Gold rose as
concerns over escalating tensions in Syria, U.S. sanctions on Russia and the U.S.-China
trade stand-off weighed on stock markets and the dollar index -
Gold
on MCX settled up 1.47% at 31355 tracking Comex Gold which rallied $14.10 to
settle at $1,360 hits highest level since August 2016 as investors fled to
perceived safe havens after President Donald Trump threatened a missile strike
in Syria. The metal's price jumped markedly after Trump warned Russia to
"get ready" for a missile strike in Syria following a recent chemical
weapons attack allegedly carried out by the government of Syrian President
Bashar Assad. Trump also criticized Russia's government in a rare rebuke on
Sunday, scolding Russian President Vladimir Putin for Moscow's support of
Assad. Gold prices seen some profit booking after minutes from the Federal
Reserve’s March meeting. The minutes reinforced the view that more
interest-rate increases are on tap. Higher interest rates can boost the dollar
and dull demand for dollar-denominated commodities.
Aluminium
stocks soar on US sanctions -
Chinese and US aluminium manufacturers
have benefited from the US sanctions on Russian producer Rusal as their share
prices jumped amid concerns over tighter supplies of aluminium and alumina. At
the morning closing on Wednesday April 11, shares of Jiangsu Alcha Aluminium
reached a weekly gain of 12.7%, while those of Yunnan Aluminium increased 8.7%.

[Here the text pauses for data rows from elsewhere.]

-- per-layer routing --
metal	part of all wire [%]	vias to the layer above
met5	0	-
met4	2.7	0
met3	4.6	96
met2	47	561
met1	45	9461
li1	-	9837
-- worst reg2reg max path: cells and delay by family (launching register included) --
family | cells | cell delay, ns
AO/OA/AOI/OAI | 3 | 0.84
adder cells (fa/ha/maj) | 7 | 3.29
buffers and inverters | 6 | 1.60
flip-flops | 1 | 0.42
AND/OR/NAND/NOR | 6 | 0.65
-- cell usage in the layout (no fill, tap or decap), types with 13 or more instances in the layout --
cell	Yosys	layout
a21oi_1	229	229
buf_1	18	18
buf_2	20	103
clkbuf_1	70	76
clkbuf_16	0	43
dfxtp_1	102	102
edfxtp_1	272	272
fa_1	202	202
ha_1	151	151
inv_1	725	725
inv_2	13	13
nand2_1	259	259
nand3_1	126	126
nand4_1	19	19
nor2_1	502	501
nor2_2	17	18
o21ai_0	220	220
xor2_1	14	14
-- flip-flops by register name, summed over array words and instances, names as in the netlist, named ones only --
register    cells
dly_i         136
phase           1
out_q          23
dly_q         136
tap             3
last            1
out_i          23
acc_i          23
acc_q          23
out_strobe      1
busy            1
<file path="config.mk">
export PLATFORM = sky130hd
export DESIGN_NAME = table_addr_gen
export DESIGN_NICKNAME = d
export VERILOG_FILES = /design/src/dsp_pkg.sv /design/src/table_addr_gen.sv
export VERILOG_INCLUDE_DIRS = /design/src
export SDC_FILE = /design/constraint.sdc
export NUM_CORES = 1
export LEC_CHECK = 0
export BUFFER_PORTS_ARGS = -buffer_cell sky130_fd_sc_hd__buf_4
export CAP_MARGIN = 20
export CORE_MARGIN = 2
export CORE_UTILIZATION = 45
export DETAILED_ROUTE_END_ITERATION = 8
export HOLD_SLACK_MARGIN = 0.12
export PLACE_DENSITY = 0.74
export RECOVER_POWER = 100
export SLEW_MARGIN = 5
export SYNTH_ARGS = -nofsm -noshare
export SYNTH_HDL_FRONTEND = slang
export SYNTH_SLANG_ARGS = --single-unit
</file>
<file path="constraint.sdc">
create_clock -name dspif -period 1.2 [get_ports dspif]
set_input_delay 0.24 -clock dspif [delete_from_list [all_inputs] [get_ports dspif]]
set_output_delay 0.24 -clock dspif [all_outputs]
set_load 0.05 [all_outputs]
</file>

JiaoZuo WanFang Aluminium Manufacturing stocks rose 2% and Shandong Nanshan
Aluminium was up 3.5%.
Copper
dropper after U.S. President Donald Trump warned Russia of imminent military action
in Syria over a suspected poison gas attack -
Copper on MCX
settled down -0.48% at 448.6 after U.S. President Donald Trump warned Russia of
imminent military action in Syria over a suspected poison gas attack. Labor
negotiations at some of copper’s key mines this year will not necessarily
follow similar paths in terms of contract settlements. So far this year China's
physical copper imports have held up pretty well. Refined metal imports were up
6 percent year on year in January February and those of mined concentrates by
13 percent. Tighter regulations have caused imports of copper scrap to drop by
40 percent, but that should translate into higher import demand for copper in
other forms.
Oil markets
tense on Middle East crisis, but rising U.S. supplies weigh -
Oil
markets remained tense on Thursday on concerns of a military escalation in
Syria, but prices were some way off Wednesday's 2014 highs as bulging American
supplies weighed.U.S. WTI crude futures were at $66.83 a barrel, virtually
unchanged from their last settlement. Both Brent and WTI hit 2014 highs of
$73.09 and $67.45 per barrel on Wednesday, respectively, after Saudi Arabia
said it intercepted missiles over Riyadh and U.S. President Donald Trump warned
Russia of imminent military action in Syria. "Geopolitical risks
outweighed an unexpected rise in inventories in the U.S.," ANZ bank said
on Thursday.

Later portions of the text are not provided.